▸ **Assignment**
Locate every line below that contains the word "share" and copy it.

═══ Records to process ═══

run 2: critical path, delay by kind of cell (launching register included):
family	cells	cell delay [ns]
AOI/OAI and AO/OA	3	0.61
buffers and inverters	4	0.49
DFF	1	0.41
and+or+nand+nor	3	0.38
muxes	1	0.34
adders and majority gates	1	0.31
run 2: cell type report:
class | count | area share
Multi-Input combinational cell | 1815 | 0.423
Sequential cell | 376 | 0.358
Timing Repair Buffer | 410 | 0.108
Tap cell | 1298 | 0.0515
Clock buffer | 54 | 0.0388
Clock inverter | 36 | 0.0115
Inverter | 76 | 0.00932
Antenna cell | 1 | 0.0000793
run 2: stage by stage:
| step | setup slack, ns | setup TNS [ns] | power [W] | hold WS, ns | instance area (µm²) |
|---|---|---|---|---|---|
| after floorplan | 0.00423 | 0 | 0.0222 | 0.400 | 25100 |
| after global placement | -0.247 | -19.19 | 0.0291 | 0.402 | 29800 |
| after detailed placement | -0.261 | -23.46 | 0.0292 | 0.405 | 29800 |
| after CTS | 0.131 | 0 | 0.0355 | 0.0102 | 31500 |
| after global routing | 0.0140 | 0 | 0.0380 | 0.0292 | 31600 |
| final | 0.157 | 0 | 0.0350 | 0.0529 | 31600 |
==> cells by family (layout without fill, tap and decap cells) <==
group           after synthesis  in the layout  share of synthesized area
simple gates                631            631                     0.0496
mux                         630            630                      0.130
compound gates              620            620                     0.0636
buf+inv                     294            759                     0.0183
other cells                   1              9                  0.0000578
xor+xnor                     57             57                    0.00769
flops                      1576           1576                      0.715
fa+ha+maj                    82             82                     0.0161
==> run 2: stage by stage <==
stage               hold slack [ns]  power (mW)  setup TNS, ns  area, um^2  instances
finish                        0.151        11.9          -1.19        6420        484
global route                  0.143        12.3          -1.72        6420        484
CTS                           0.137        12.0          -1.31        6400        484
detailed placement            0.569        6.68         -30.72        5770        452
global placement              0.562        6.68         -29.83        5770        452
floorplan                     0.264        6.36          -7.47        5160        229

═══

▸ **Answer to the exercise**
class | count | area share
group           after synthesis  in the layout  share of synthesized area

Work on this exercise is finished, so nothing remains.